Spiders Can Fly: This Is How And When They Take Off

Scientists figure out the step-by-step process involved when the spiders float in the wind in search for food or for a new home.

Many spiders, big or small, engaged in a behavior called "ballooning" where they tend to fly on the wind for hundreds of kilometers to search for a mate or find another place to colonize. While ballooning has been a subject of numerous scientific studies before, the current study dissected how exactly the spiders take off from their point of origin.

The study, conducted by Moonsung Cho, an aerodynamics engineer from the Technical University of Berlin, found that spiders actually strategize before "flying." They can even determine the condition of the wind favorable for the activity.

The study is said to be the first detailed analysis of ballooning.
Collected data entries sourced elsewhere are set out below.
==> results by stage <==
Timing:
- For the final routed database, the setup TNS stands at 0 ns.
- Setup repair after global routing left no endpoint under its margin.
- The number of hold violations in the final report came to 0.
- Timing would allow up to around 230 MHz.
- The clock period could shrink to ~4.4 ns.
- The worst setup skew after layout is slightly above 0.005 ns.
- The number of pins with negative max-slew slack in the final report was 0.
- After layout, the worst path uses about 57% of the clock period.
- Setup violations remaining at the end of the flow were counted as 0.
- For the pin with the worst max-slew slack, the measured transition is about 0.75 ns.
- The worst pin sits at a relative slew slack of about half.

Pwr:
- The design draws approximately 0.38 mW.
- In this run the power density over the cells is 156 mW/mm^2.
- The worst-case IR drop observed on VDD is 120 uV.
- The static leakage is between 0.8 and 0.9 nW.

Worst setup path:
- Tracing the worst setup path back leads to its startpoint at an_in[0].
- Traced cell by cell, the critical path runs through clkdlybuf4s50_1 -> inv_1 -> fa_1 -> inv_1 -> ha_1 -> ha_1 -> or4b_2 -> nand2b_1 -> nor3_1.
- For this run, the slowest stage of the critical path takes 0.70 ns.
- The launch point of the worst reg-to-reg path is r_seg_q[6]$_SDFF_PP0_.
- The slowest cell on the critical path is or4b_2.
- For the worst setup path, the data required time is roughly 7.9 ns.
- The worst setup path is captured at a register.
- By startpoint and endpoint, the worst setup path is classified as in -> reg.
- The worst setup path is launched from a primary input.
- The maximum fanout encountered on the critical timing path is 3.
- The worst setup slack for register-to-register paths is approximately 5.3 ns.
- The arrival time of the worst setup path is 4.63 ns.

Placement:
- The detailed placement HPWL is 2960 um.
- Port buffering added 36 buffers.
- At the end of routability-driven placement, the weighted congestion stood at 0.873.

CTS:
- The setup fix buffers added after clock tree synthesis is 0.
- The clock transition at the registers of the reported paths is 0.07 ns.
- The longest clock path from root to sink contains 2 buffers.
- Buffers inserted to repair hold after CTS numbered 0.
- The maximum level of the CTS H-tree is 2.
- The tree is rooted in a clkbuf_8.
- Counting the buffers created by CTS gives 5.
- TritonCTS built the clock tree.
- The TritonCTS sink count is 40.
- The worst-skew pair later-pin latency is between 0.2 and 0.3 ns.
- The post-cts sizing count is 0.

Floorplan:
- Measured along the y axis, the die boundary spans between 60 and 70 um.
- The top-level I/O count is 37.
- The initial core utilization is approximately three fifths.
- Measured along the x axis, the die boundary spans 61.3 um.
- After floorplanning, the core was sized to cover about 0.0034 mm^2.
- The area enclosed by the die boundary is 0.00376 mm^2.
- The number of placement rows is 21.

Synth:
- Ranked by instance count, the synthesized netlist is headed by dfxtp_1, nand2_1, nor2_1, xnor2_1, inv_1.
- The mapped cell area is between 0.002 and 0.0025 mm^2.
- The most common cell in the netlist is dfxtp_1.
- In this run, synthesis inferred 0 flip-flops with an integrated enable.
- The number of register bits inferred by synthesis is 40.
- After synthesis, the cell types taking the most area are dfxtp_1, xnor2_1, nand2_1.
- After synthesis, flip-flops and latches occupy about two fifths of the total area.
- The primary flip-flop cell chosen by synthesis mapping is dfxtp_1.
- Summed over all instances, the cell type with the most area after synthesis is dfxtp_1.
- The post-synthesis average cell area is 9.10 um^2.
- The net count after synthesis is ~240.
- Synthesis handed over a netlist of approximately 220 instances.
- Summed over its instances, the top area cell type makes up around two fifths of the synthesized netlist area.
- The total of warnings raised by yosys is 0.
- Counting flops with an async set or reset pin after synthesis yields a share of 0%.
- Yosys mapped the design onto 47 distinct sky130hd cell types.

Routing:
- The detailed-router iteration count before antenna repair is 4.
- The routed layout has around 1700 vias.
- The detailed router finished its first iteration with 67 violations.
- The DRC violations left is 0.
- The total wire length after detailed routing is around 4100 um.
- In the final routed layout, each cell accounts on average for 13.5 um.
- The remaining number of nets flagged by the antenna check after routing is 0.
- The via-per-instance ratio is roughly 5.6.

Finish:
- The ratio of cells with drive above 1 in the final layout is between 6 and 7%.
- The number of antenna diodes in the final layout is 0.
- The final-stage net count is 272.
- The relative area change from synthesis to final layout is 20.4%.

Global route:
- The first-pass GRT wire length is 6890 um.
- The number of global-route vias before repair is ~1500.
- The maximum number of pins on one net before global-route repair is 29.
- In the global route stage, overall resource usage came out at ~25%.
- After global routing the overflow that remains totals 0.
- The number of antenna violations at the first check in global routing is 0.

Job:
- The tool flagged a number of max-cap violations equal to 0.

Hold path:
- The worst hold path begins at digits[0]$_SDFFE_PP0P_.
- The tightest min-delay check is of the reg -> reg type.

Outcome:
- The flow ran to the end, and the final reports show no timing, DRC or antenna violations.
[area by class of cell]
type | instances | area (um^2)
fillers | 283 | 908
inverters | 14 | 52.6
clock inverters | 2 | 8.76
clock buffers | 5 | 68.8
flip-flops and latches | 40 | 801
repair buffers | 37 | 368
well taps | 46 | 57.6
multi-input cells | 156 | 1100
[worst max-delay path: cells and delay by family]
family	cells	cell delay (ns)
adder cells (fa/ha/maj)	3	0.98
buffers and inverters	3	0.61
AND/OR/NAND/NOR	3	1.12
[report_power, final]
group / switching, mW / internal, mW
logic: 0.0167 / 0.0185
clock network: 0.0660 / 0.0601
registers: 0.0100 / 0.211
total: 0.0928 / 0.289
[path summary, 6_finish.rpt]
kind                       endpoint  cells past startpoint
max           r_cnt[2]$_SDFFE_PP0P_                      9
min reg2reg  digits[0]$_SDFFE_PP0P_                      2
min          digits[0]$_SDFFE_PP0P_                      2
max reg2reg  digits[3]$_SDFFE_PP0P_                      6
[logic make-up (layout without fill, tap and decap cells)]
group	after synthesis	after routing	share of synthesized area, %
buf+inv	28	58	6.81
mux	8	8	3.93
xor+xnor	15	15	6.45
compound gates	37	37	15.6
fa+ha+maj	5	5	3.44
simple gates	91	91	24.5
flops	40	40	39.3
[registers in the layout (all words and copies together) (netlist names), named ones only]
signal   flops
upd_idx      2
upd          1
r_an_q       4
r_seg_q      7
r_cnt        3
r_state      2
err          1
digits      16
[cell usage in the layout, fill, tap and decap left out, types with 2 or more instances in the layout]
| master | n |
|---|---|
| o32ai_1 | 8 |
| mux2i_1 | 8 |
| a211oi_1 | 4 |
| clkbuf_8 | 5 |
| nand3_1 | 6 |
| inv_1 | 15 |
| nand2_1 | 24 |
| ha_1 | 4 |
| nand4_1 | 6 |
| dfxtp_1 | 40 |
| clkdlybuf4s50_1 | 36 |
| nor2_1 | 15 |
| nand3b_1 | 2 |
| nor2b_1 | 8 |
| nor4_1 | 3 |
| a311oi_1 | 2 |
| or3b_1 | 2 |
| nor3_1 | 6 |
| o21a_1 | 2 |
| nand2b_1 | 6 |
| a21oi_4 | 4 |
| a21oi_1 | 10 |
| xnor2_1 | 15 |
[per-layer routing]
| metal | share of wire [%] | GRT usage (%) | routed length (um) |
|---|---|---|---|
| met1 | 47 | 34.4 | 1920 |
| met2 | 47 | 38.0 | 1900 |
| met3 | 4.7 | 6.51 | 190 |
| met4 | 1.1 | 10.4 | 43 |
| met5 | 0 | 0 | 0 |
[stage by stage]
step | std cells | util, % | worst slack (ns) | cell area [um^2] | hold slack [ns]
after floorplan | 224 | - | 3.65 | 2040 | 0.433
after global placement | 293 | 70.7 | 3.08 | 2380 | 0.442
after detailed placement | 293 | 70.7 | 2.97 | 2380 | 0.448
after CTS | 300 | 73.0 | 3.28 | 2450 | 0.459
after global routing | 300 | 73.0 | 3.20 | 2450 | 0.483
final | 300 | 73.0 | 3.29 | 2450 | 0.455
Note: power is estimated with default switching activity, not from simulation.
In the future, their insights could help aerodynamics experts in designing important flying devices.

Spiders Float In The Wind

To conduct the experiment, Cho and his team collected crab spiders and observed them in a Berlin park, and in a laboratory set up. Crab spiders are about 5 millimeters long or about 0.11 inches and weigh up to 25 milligrams.

The study, published in the journal PLoS Biology on June 14, found that spiders would first sense the wind by raising one or both of their front legs. The arachnids would repeatedly raise their legs to evaluate the condition and direction of the wind.

"The pre-flight behaviors we observed suggest that crab spiders are evaluating meteorological conditions before their takeoff," explained Cho.

When spiders sensed that the wind speed is less than 7 miles per hour, they would then release multiple nanoscale fiber silks that measure about 10 feet long. Before they fly away, they would first leave some strands of the silk anchored to the ground, or to the blades of grass which served as their launching pad. The spiders would then launch themselves to the wind using the remaining strands of the silks.

The team concluded that spiders do not spin their silk aimlessly during ballooning. Instead, the process of floating or flying among spiders involves complicated strategizing mechanism.

Thinner Than Light

In the laboratory, the team observed that one spider could release up to 60 fibers, and most of the silks were as thin as 200 nanometers. Upon closer inspection, with the help of an electron microscope, Cho found that these silks are thinner than the wavelength of visible light.

"Most winged insects flap their wings to build a vortex of air to lift their bodies and make them float," Cho explained. In the case of crab spiders, their nanoscale silks were so thin that they instead make use of the density of air to stay floating in the wind.